SSP UI Error: ‘Failed to Fetch Form Factor’ After Storage Outage

Products

VMware vDefend Firewall with Advanced Threat Prevention

Issue/Introduction

If the relevant storage becomes unavailable, SSP downtime is expected. However, once storage and NSX services are restored, SSP is designed to fully recover without requiring operator intervention.

In certain cases, this automatic recovery does not occur as expected, resulting in the SSP UI becoming unavailable. The example screenshot below illustrates this UI failure, which prevents users from logging in or performing any actions within the SSP environment.

SSP CLI access remains available, but several pods are observed in a CrashLoopBackOff state, including the cluster-api pod.

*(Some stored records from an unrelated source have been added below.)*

**config.mk**
```make
export PLATFORM = sky130hd
export DESIGN_NAME = flash_host_ctrl
export DESIGN_NICKNAME = d
export VERILOG_FILES = /design/src/flash_bus_cycle.v /design/src/flash_host_ctrl.v
export VERILOG_INCLUDE_DIRS = /design/src
export SDC_FILE = /design/constraint.sdc
export NUM_CORES = 1
export LEC_CHECK = 0
export ABC_AREA = 1
export BUFFER_PORTS_ARGS = -buffer_cell sky130_fd_sc_hd__buf_2
export CORE_ASPECT_RATIO = 0.7
export CORE_MARGIN = 10
export CORE_UTILIZATION = 28
export DETAILED_ROUTE_END_ITERATION = 12
export PLACE_DENSITY = 0.46
export SLEW_MARGIN = 10
export SYNTH_ARGS = -nofsm -noshare
export SYNTH_HDL_FRONTEND = slang
export SYNTH_HIERARCHICAL = 1
export SYNTH_SLANG_ARGS = --single-unit
```
**constraint.sdc**
```tcl
create_clock -name MCLK -period 1.95 [get_ports MCLK]
set_input_delay 0.195 -clock MCLK [delete_from_list [all_inputs] [get_ports MCLK]]
set_output_delay 0.195 -clock MCLK [all_outputs]
set_load 0.01 [all_outputs]
```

Example commands for validation:

k get pods -A | grep -v "Com\|Run"
k -n nsxi-platform logs deploy/monitor
k -n nsxi-platform logs deploy/cluster-api -c cluster-api

Monitoring and cluster API log snippet as an example:

Monitor Startup Failures 
  Monitor tried to call cluster-api during startup and received 500 errors:
        ERROR: Got HTTP/1.1 500 Internal Server Error
        Response from ClusterapiApi#getServiceFeatureHealth(), response body could not be read
  This caused monitor's bean initialization to fail:
       WARN: Exception encountered during context initialization - cancelling refresh attempt
        Error creating bean with name 'monitorServiceImpl': Invocation of init method failed
        nested exception is feign.RetryableException: Server Error
  Monitor attempted retry cycles:
        INFO: Get cluster-api client with base url https://cluster-api:443
        ERROR: Got HTTP/1.1 500 Internal Server Error
        Response from ClusterapiApi#getServiceFeatureHealth(), response body could not be read

Cluster-API side: 
        ERROR: failed to make request to get feature deployment status
        {"error": "Get \"https://cluster-api/cluster-api/features/intelligence/status\": dial tcp x.x.x.x:443: i/o timeout"}
        ERROR: failed to make request to get feature deployment status  
        {"error": "Get \"https://cluster-api/cluster-api/features/metrics/status\": dial tcp x.x.x.x:443: i/o timeout"}
        ERROR: failed to make request to get feature deployment status
        {"error": "Get \"https://cluster-api/cluster-api/features/ndr/status\": dial tcp x.x.x.x:443: i/o timeout"}

Environment

SSP 5.0
Shared storage such as vsan

Cause

When storage and NSX services recover, SSP’s monitoring services expect the cluster-api pods to be fully available. However, due to timing differences during storage recovery, the cluster-api pods may take significantly longer to come up. Since the monitoring components do not validate cluster-api readiness before starting, the monitoring pods launch prematurely.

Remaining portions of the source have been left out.